**** Data for this task ****

$ cat config.mk
export PLATFORM = sky130hd
export DESIGN_NAME = jk_counter_ctrl
export DESIGN_NICKNAME = d
export VERILOG_FILES = /design/src/rtl/jk_counter_ctrl_pkg.sv /design/src/rtl/jk_bank.sv /design/src/rtl/jk_counter_ctrl.sv
export SDC_FILE = /design/constraint.sdc
export NUM_CORES = 1
export LEC_CHECK = 0
export BUFFER_PORTS_ARGS = -buffer_cell sky130_fd_sc_hd__buf_2
export CAP_MARGIN = 20
export CORE_MARGIN = 5
export CORE_UTILIZATION = 49
export CTS_CLUSTER_SIZE = 40
export DETAILED_ROUTE_END_ITERATION = 7
export PLACE_DENSITY = 0.81
export SLEW_MARGIN = 20
export SYNTH_ARGS = -nofsm -noshare
export SYNTH_HDL_FRONTEND = slang
export SYNTH_SLANG_ARGS = --single-unit
$ cat constraint.sdc
create_clock -name clk -period 1.94 [get_ports clk]
set_input_delay 0 -clock clk [delete_from_list [all_inputs] [get_ports clk]]
set_output_delay 0 -clock clk [all_outputs]
set_load 0.02 [all_outputs]
$ cat src/rtl/jk_counter_ctrl_pkg.sv
// Shared encodings for the JK counter controller and its flop bank.
package jk_counter_ctrl_pkg;

  // Command opcodes as presented on cmd_op.
  typedef enum logic [1:0] {
    OP_CLEAR = 2'b00,
    OP_LOAD  = 2'b01,
    OP_UP    = 2'b10,
    OP_DOWN  = 2'b11
  } op_e;

  // Controller sequencing states.
  typedef enum logic [1:0] {
    IDLE = 2'b00,
    EXEC = 2'b01,
    DONE = 2'b10
  } state_e;

  // Per-bit JK drive codes, packed as {j, k}.
  localparam logic [1:0] JK_HOLD = 2'b00;
  localparam logic [1:0] JK_RST  = 2'b01;
  localparam logic [1:0] JK_SET  = 2'b10;
  localparam logic [1:0] JK_TOG  = 2'b11;

  // Count commands with a zero length complete without touching the bank.
  function automatic logic is_count_op(input logic [1:0] op);
    return (op == OP_UP) || (op == OP_DOWN);
  endfunction

endpackage

$ cat src/rtl/jk_bank.sv
// Bank of WIDTH JK flip-flops sharing one clock and asynchronous active-low reset.
module jk_bank #(
  parameter int unsigned WIDTH = 4
) (
  input  logic             clk,
  input  logic             reset,
  input  logic [WIDTH-1:0] j,
  input  logic [WIDTH-1:0] k,
  output logic [WIDTH-1:0] q
);

  for (genvar i = 0; i < WIDTH; i++) begin : g_cell
    logic q_q;

    // Classic JK cell: hold, reset, set or toggle on each rising edge.
    always_ff @(posedge clk or negedge reset) begin
      if (!reset) begin
        q_q <= 1'b0;
      end else begin
        unique case ({j[i], k[i]})
          2'b00:   q_q <= q_q;
          2'b01:   q_q <= 1'b0;
          2'b10:   q_q <= 1'b1;
          default: q_q <= ~q_q;
        endcase
      end
    end

    assign q[i] = q_q;
  end

endmodule

$ cat src/rtl/jk_counter_ctrl.sv
// Command sequencer that drives a JK flop bank as a loadable up/down counter.
module jk_counter_ctrl
  import jk_counter_ctrl_pkg::*;
#(
  parameter int unsigned WIDTH = 4,
  parameter int unsigned LEN_W = 8
) (
  input  logic             clk,
  input  logic             reset,
  input  logic             cmd_valid,
  output logic             cmd_ready,
  input  logic [1:0]       cmd_op,
  input  logic [WIDTH-1:0] cmd_data,
  input  logic [LEN_W-1:0] cmd_len,
  output logic [WIDTH-1:0] q,
  output logic             busy,
  output logic             done
);

  state_e           state_q, state_d;
  op_e              op_q, op_d;
  logic [WIDTH-1:0] data_q, data_d;
  logic [LEN_W-1:0] rem_q, rem_d;
  logic [WIDTH-1:0] j, k;
  logic [WIDTH-1:0] q_dir;
  logic [WIDTH-1:0] tog;
  logic [1:0]       code;

  jk_bank #(
    .WIDTH(WIDTH)
  ) u_bank (
    .clk  (clk),
    .reset(reset),
    .j    (j),
    .k    (k),
    .q    (q)
  );

  // Toggle-enable chain: bit i flips when all lower bits are 1 (up) or 0 (down).
  always_comb begin
    q_dir = (op_q == OP_DOWN) ? ~q : q;
    tog   = '0;
    for (int i = 0; i < WIDTH; i++) begin
      tog[i] = 1'b1;
      for (int b = 0; b < i; b++) begin
        tog[i] = tog[i] & q_dir[b];
      end
    end
  end

  // Next-state, command capture and JK drive generation.
  always_comb begin
    state_d   = state_q;
    op_d      = op_q;
    data_d    = data_q;
    rem_d     = rem_q;
    j         = '0;
    k         = '0;
    code      = JK_HOLD;
    cmd_ready = reset && (state_q == IDLE);
    busy      = (state_q != IDLE);
    done      = (state_q == DONE);

    unique case (state_q)
      IDLE: begin
        if (cmd_valid && cmd_ready) begin
          op_d   = op_e'(cmd_op);
          data_d = cmd_data;
          rem_d  = cmd_len;
          if (is_count_op(cmd_op) && (cmd_len == '0)) begin
            state_d = DONE;
          end else begin
            state_d = EXEC;
          end
        end
      end
      EXEC: begin
        for (int i = 0; i < WIDTH; i++) begin
          unique case (op_q)
            OP_CLEAR: code = JK_RST;
            OP_LOAD:  code = data_q[i] ? JK_SET : JK_RST;
            default:  code = tog[i] ? JK_TOG : JK_HOLD;
          endcase
          j[i] = code[1];
          k[i] = code[0];
        end
        if (is_count_op(op_q)) begin
          rem_d = rem_q - LEN_W'(1);
          if (rem_q == LEN_W'(1)) begin
            state_d = DONE;
          end
        end else begin
          state_d = DONE;
        end
      end
      DONE: state_d = IDLE;
      default: state_d = IDLE;
    endcase
  end

  // Controller state; the bank itself lives in jk_bank.
  always_ff @(posedge clk or negedge reset) begin
    if (!reset) begin
      state_q <= IDLE;
      op_q    <= OP_CLEAR;
      data_q  <= '0;
      rem_q   <= '0;
    end else begin
      state_q <= state_d;
      op_q    <= op_d;
      data_q  <= data_d;
      rem_q   <= rem_d;
    end
  end

endmodule
==> metrics.txt <==
# TYPE chip_impl_metric gauge
chip_impl_info{name="outcome",value="finished, final reports clean"} 1
chip_impl_metric{name="gp_congestion",unit=""} 0.841
chip_impl_metric{name="final_cells",unit=""} 217
chip_impl_metric{name="ys.warnings.count",unit=""} 0
chip_impl_metric{name="synth_top_cell_area_share",unit=""} 0.372
chip_impl_metric{name="number_of_antenna_violations_at_the_first_check_in_global_routing",unit=""} 0
chip_impl_metric{name="num_io_pins",unit=""} 24
chip_impl_info{name="mostFrequentLayoutCell",value="buf_2"} 1
chip_impl_metric{name="postCtsSetupBuffers",unit=""} 0
chip_impl_info{name="setup.worst_path.start_class",value="flip-flop"} 1
chip_impl_metric{name="antenna-diode-count",unit=""} 0
chip_impl_info{name="layout_common_cells",value="23 x buf_2, 20 x dfrtp_1, 17 x nand2_1"} 1
chip_impl_metric{name="layout.filler_cells",unit=""} 223
chip_impl_metric{name="seq_area",unit="um^2"} 500
chip_impl_metric{name="tightestPinTransition",unit="ns"} 0.464
chip_impl_metric{name="synth_nets",unit=""} 176
chip_impl_metric{name="multi_input_gate_area",unit="um^2"} 768
chip_impl_metric{name="post-route-worst-setup-slack",unit="ns"} 0.0454
chip_impl_metric{name="count_of_maximum_capacitance_violations",unit=""} 0
chip_impl_metric{name="clkSinkCount",unit=""} 20
chip_impl_metric{name="netlist_area",unit="mm^2"} 0.00135
chip_impl_metric{name="p_per_area",unit="mW/mm^2"} 1460
chip_impl_metric{name="die_w",unit="um"} 62.4
chip_impl_metric{name="avgViaCountPerCell",unit=""} 5.77
chip_impl_info{name="synthDominantAreaCellType",value="dfrtp_1"} 1
chip_impl_metric{name="placed_instances",unit=""} 202
chip_impl_metric{name="final.setup_skew",unit="ns"} 0.00223
chip_impl_metric{name="synthDistinctLibCells",unit=""} 40
chip_impl_metric{name="asyncSetResetFlopFracSynth",unit=""} 1.00
chip_impl_metric{name="holdWs",unit="ns"} 0.0160
chip_impl_metric{name="core_region_area",unit="mm^2"} 0.00269
chip_impl_info{name="synth.top_cells.by_area",value="dfrtp_1 37%, ha_1 8.4%, nand2_1 4.7%"} 1
chip_impl_metric{name="layout.nets",unit=""} 214
chip_impl_metric{name="finish.utilization",unit=""} 0.616
chip_impl_info{name="cp-end-kind",value="flip-flop"} 1
chip_impl_metric{name="drtPass1Iterations",unit=""} 5
chip_impl_metric{name="critical_path.max_fanout",unit=""} 5
chip_impl_metric{name="synth.avg_cell_area",unit="um^2"} 8.98
chip_impl_info{name="postSynth.topFlopCell",value="dfrtp_1"} 1
chip_impl_metric{name="setup_viol",unit=""} 0
chip_impl_metric{name="synth.ff_latch_count",unit=""} 20
chip_impl_metric{name="drv_slew",unit=""} 0
chip_impl_metric{name="avgRoutedWirePerCell",unit="um"} 15.0
chip_impl_info{name="critPathKind",value="flip-flop to flip-flop"} 1
chip_impl_metric{name="fmax",unit="GHz"} 0.528
chip_impl_metric{name="dieArea",unit="mm^2"} 0.00390
chip_impl_info{name="rsz0062_at_grt",value="yes"} 1
chip_impl_metric{name="finalCriticalPeriod",unit="ns"} 1.89
chip_impl_info{name="cts_tree",value="built"} 1
chip_impl_metric{name="finalHoldViolations",unit=""} 0
chip_impl_metric{name="clkLatencyLatePin",unit="ns"} 0.31
chip_impl_metric{name="detail_route.wirelength",unit="um"} 3270
chip_impl_metric{name="cts-root-to-sink-buffers",unit=""} 2
chip_impl_metric{name="area.growth.synth_to_final",unit="%"} 23.0
chip_impl_metric{name="syn-instance-count",unit=""} 150
chip_impl_metric{name="clkSlewWorstSetupHoldPaths",unit="ns"} 0.12
chip_impl_metric{name="p_leak",unit="nW"} 0.739
chip_impl_metric{name="critical_path_required",unit="ns"} 2.16
chip_impl_info{name="min-delay-path-class",value="input port to flip-flop"} 1
chip_impl_info{name="cts.root.buffer_cell",value="clkbuf_4"} 1
chip_impl_metric{name="grt_first_pass_wirelength",unit="um"} 5230
chip_impl_metric{name="cts.htree.levels",unit=""} 1
chip_impl_metric{name="drtIter0Drc",unit=""} 55
chip_impl_metric{name="number_of_synthesized_flops_with_an_enable_pin",unit=""} 0
chip_impl_metric{name="initial_utilization",unit=""} 0.501
chip_impl_metric{name="slew_headroom",unit=""} 0.691
chip_impl_metric{name="synth_sequential_area_ratio",unit=""} 0.372
chip_impl_metric{name="num_rows",unit=""} 19
chip_impl_metric{name="drive_above_1_share",unit=""} 0.274
chip_impl_metric{name="place.port_buffers",unit=""} 23
chip_impl_metric{name="cts_inserted_buffers",unit=""} 3
chip_impl_metric{name="drc_errors",unit=""} 0
chip_impl_metric{name="period_share",unit=""} 0.977
chip_impl_metric{name="fin_setup_tns",unit="ns"} 0
chip_impl_metric{name="max-vdd-ir-drop",unit="uV"} 830
chip_impl_metric{name="grt_pass1_vias",unit=""} 1225
chip_impl_metric{name="die-height",unit="um"} 62.4
chip_impl_metric{name="worstPathArrival",unit="ns"} 2.12
chip_impl_metric{name="track_usage",unit=""} 0.166
chip_impl_metric{name="via_count",unit=""} 1253
chip_impl_metric{name="grt.overflow.total",unit=""} 0
chip_impl_metric{name="grt_max_degree",unit=""} 22
chip_impl_metric{name="dpl.hpwl",unit="um"} 2390
chip_impl_metric{name="antenna_left",unit=""} 0
chip_impl_metric{name="place_ws",unit="ns"} 0.0269
## state kept, by name, summed over array words and instances (netlist names)
register and flops:
rem_q 8, state_q 2, u_bank.g_cell.q_q 4, data_q 4
op_q 2
## where the power goes
| part | total, mW | switching, mW | internal [mW] |
|---|---|---|---|
| Combinational | 1.41 | 0.794 | 0.620 |
| Clock | 0.211 | 0.138 | 0.0728 |
| Sequential | 0.797 | 0.176 | 0.621 |
| Total | 2.42 | 1.11 | 1.31 |
## cell type report
type,count,area share
repair buffers,43,0.178
well taps,31,0.0234
multi-input cells,112,0.464
inverters,8,0.0181
flip-flops and latches,20,0.302
clock buffers,3,0.0136
## repair_timing
item / CTS / global route
pin swaps: 1 / 3
resized for setup: 1 / 3
endpoints found under the setup margin: 3 / 3
endpoints found under the hold margin: 31 / 0
hold buffers: 12 / 0
## logic make-up (layout without fill, tap and decap cells)
| group | count (synthesis) | after routing | share of synthesized area |
|---|---|---|---|
| xor+xnor | 2 | 2 | 0.0130 |
| buf+inv | 18 | 54 | 0.0678 |
| mux | 5 | 5 | 0.0418 |
| fa+ha+maj | 9 | 9 | 0.0836 |
| simple gates | 54 | 54 | 0.214 |
| flops | 20 | 20 | 0.372 |
| compound gates | 42 | 42 | 0.208 |
## final timing paths
check                                            end  depth (start not counted)                 start  slack [ns]
worst max-delay path            u_bank.g_cell[2].q_q                          6  u_bank.g_cell[1].q_q        0.05
worst min-delay path                      state_q[1]                          4            cmd_len[7]        0.02
worst max register to register  u_bank.g_cell[2].q_q                          6  u_bank.g_cell[1].q_q        0.05
worst min register to register  u_bank.g_cell[3].q_q                          1  u_bank.g_cell[3].q_q        0.50
max in group asynchronous                   rem_q[2]                          3                 reset        1.52
min in group asynchronous                  data_q[2]                          3                 reset        0.19
## per-layer routing
| layer | global-route usage | vias up | share of wire | routed length [um] |
|---|---|---|---|---|
| li1 | - | 598 | - | - |
| met1 | 0.206 | 602 | 0.44 | 1430 |
| met2 | 0.255 | 45 | 0.49 | 1610 |
| met3 | 0.0486 | 8 | 0.051 | 168 |
| met4 | 0.0928 | 0 | 0.017 | 57 |
| met5 | 0 | - | 0 | 0 |
## Yosys cell counts, drive strengths merged (2+ instances only)
| library cell | instances |
|---|---|
| nor2b | 6 |
| a211oi | 4 |
| ha | 9 |
| nor3b | 4 |
| a21o | 2 |
| nand2 | 17 |
| a22oi | 3 |
| nand2b | 2 |
| buf | 9 |
| inv | 8 |
| o32ai | 2 |
| a21oi | 12 |
| nor2 | 12 |
| o21ai | 12 |
| mux2 | 5 |
| nand3 | 2 |
| dfrtp | 20 |
| o211ai | 2 |
## worst max-delay path, cell delays in order, from the launching register on
cell and delay [ns]:
dfrtp_1 0.40, or3b_4 0.41, a31oi_4 0.24, nand2_1 0.11
ha_1 0.32, nor3b_1 0.14, a211oi_1 0.19
## through the flow
stage               instance area, um^2  power, mW
floorplan                          1350       1.80
finish                             1660       2.42
global placement                   1500       2.05
global route                       1660       2.60
CTS                                1640       2.39
detailed placement                 1500       2.15
(Power assumes the default switching activity.)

****

→ Aim of the exercise: Your task is to set down exactly the lines from the line containing "a211oi | 4 |" to the end of the data above, including both ends.

→ Exercise response:
| a211oi | 4 |
| ha | 9 |
| nor3b | 4 |
| a21o | 2 |
| nand2 | 17 |
| a22oi | 3 |
| nand2b | 2 |
| buf | 9 |
| inv | 8 |
| o32ai | 2 |
| a21oi | 12 |
| nor2 | 12 |
| o21ai | 12 |
| mux2 | 5 |
| nand3 | 2 |
| dfrtp | 20 |
| o211ai | 2 |
## worst max-delay path, cell delays in order, from the launching register on
cell and delay [ns]:
dfrtp_1 0.40, or3b_4 0.41, a31oi_4 0.24, nand2_1 0.11
ha_1 0.32, nor3b_1 0.14, a211oi_1 0.19
## through the flow
stage               instance area, um^2  power, mW
floorplan                          1350       1.80
finish                             1660       2.42
global placement                   1500       2.05
global route                       1660       2.60
CTS                                1640       2.39
detailed placement                 1500       2.15
(Power assumes the default switching activity.)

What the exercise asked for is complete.